Seven companies of the Civilian Conservation Corps (CCC) developed the park from 1933 until 1937. Companies 1821, 1823 and 1824 made up of military veterans, companies 2875 and 2876 made up of African Americans, and company 894, a junior group of young men 17 to 25, took part in various construction projects, starting with the construction of Park Road 5, a two-lane road from the rim to the floor of the canyon. The workers used dynamite to blast away difficult areas for the road, but most work was done with hand tools such as pickaxes, shovels and wheelbarrows.

Other CCC projects included the headquarters building, culverts, low-water crossings, bridges, Spring House, Well House, the El Coronado Lodge (now the visitor center), four overnight cabins known as Cow Camp, and the three rim cabins.
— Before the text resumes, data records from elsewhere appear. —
===== src/rtl/seq_det_arbiter.sv =====
// Round-robin scheduler for a shared serial pattern matcher: grants one of two
// requesters, shifts its word MSB-first through an overlapping matcher, counts hits.
module seq_det_arbiter #(
    parameter int               WORD_W  = 8,
    parameter int               PAT_W   = 5,
    parameter logic [PAT_W-1:0] PATTERN = 5'b10101,
    parameter int               CNT_W   = 4
) (
    input  logic              clk,
    input  logic              reset,
    input  logic              req0,
    input  logic [WORD_W-1:0] data0,
    input  logic              req1,
    input  logic [WORD_W-1:0] data1,
    output logic              gnt0,
    output logic              gnt1,
    output logic              busy,
    output logic              z,
    output logic              done,
    output logic              done_id,
    output logic [CNT_W-1:0]  match_cnt
);

    localparam int BC_W = $clog2(WORD_W + 1);

    typedef enum logic [1:0] {
        S_IDLE  = 2'd0,
        S_SHIFT = 2'd1,
        S_DONE  = 2'd2
    } state_t;

    state_t             state_q, state_d;
    logic               rr_q, rr_d;
    logic [WORD_W-1:0]  shift_q, shift_d;
    logic [PAT_W-1:0]   hist_q, hist_d;
    logic [PAT_W-1:0]   hist_new;
    logic [BC_W-1:0]    bitcnt_q, bitcnt_d;
    logic               gnt0_q, gnt0_d;
    logic               gnt1_q, gnt1_d;
    logic               busy_q, busy_d;
    logic               z_q, z_d;
    logic               done_q, done_d;
    logic               id_q, id_d;
    logic [CNT_W-1:0]   cnt_q, cnt_d;

    // State and registered outputs; reset also aborts any running job silently.
    always_ff @(posedge clk or posedge reset) begin
        if (reset) begin
            state_q  <= S_IDLE;
            rr_q     <= 1'b0;
            shift_q  <= '0;
            hist_q   <= '0;
            bitcnt_q <= '0;
            gnt0_q   <= 1'b0;
            gnt1_q   <= 1'b0;
            busy_q   <= 1'b0;
            z_q      <= 1'b0;
            done_q   <= 1'b0;
            id_q     <= 1'b0;
            cnt_q    <= '0;
        end else begin
            state_q  <= state_d;
            rr_q     <= rr_d;
            shift_q  <= shift_d;
            hist_q   <= hist_d;
            bitcnt_q <= bitcnt_d;
            gnt0_q   <= gnt0_d;
            gnt1_q   <= gnt1_d;
            busy_q   <= busy_d;
            z_q      <= z_d;
            done_q   <= done_d;
            id_q     <= id_d;
            cnt_q    <= cnt_d;
        end
    end

    // Arbitration, serialization and match counting.
    always_comb begin
        state_d  = state_q;
        rr_d     = rr_q;
        shift_d  = shift_q;
        hist_d   = hist_q;
        bitcnt_d = bitcnt_q;
        gnt0_d   = 1'b0;
        gnt1_d   = 1'b0;
        z_d      = 1'b0;
        done_d   = 1'b0;
        id_d     = id_q;
        cnt_d    = cnt_q;
        hist_new = {hist_q[PAT_W-2:0], shift_q[WORD_W-1]};

        case (state_q)
            S_IDLE: begin
                // rr_q == 0 means requester 0 wins a tie.
                if (req0 && (!req1 || !rr_q)) begin
                    shift_d  = data0;
                    hist_d   = '0;
                    bitcnt_d = '0;
                    cnt_d    = '0;
                    id_d     = 1'b0;
                    gnt0_d   = 1'b1;
                    rr_d     = 1'b1;
                    state_d  = S_SHIFT;
                end else if (req1) begin
                    shift_d  = data1;
                    hist_d   = '0;
                    bitcnt_d = '0;
                    cnt_d    = '0;
                    id_d     = 1'b1;
                    gnt1_d   = 1'b1;
                    rr_d     = 1'b0;
                    state_d  = S_SHIFT;
                end else begin
                    state_d  = S_IDLE;
                end
            end
            S_SHIFT: begin
                shift_d  = {shift_q[WORD_W-2:0], 1'b0};
                hist_d   = hist_new;
                bitcnt_d = bitcnt_q + BC_W'(1);
                // bitcnt_q is the count before this bit, so PAT_W-1 means a full pattern is in.
                if ((bitcnt_q >= BC_W'(PAT_W - 1)) && (hist_new == PATTERN)) begin
                    z_d = 1'b1;
                    if (cnt_q != {CNT_W{1'b1}}) begin
                        cnt_d = cnt_q + CNT_W'(1);
                    end else begin
                        cnt_d = cnt_q;
                    end
                end else begin
                    z_d = 1'b0;
                end
                if (bitcnt_q == BC_W'(WORD_W - 1)) begin
                    state_d = S_DONE;
                end else begin
                    state_d = S_SHIFT;
                end
            end
            S_DONE: begin
                done_d  = 1'b1;
                state_d = S_IDLE;
            end
            default: begin
                state_d = S_IDLE;
            end
        endcase

        busy_d = (state_d != S_IDLE);
    end

    assign gnt0      = gnt0_q;
    assign gnt1      = gnt1_q;
    assign busy      = busy_q;
    assign z         = z_q;
    assign done      = done_q;
    assign done_id   = id_q;
    assign match_cnt = cnt_q;

endmodule
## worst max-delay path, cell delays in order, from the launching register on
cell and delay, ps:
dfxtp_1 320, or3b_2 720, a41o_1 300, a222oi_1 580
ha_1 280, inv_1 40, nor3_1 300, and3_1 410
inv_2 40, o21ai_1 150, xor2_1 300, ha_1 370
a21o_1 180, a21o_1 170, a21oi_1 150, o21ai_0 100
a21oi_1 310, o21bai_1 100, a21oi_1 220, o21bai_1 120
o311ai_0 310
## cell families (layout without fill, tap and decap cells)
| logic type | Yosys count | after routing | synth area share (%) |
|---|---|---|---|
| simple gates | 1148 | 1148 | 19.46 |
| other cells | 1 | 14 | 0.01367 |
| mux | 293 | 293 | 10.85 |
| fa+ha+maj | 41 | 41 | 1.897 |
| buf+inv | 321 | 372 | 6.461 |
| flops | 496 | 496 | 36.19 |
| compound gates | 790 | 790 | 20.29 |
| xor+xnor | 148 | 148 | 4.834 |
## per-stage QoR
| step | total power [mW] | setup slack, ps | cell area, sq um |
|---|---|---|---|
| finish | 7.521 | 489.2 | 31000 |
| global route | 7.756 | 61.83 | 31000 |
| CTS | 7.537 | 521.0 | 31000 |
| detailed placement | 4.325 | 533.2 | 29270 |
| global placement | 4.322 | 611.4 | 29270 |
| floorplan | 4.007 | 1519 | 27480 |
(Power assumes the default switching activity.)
In addition, picnic and camping areas were built, complete with tables, seats, fireplaces, and garbage receptacles.

== Activities ==

The Rim Rider opens the Texas outdoor musical.

Palo Duro Canyon hosts several activities throughout the park. There are 16 trails for hiking, cycling, and horseback riding, ranging in length from .05 miles to 4.4 miles. There are options for camping, with sites for tents with water access and RV campers alike. There are also sites for keeping horses available to campers planning to horseback ride in the canyon. In addition, lodging cabins are available for rent that sit on the outer rim of the canyon, providing an impressive view of both the canyon and the sunrise.

Group sites and spaces are available for group retreats, youth groups, and weddings. The Mack Dick Pavilion is a popular location for weddings and receptions, as the canyon provides a beautiful backdrop.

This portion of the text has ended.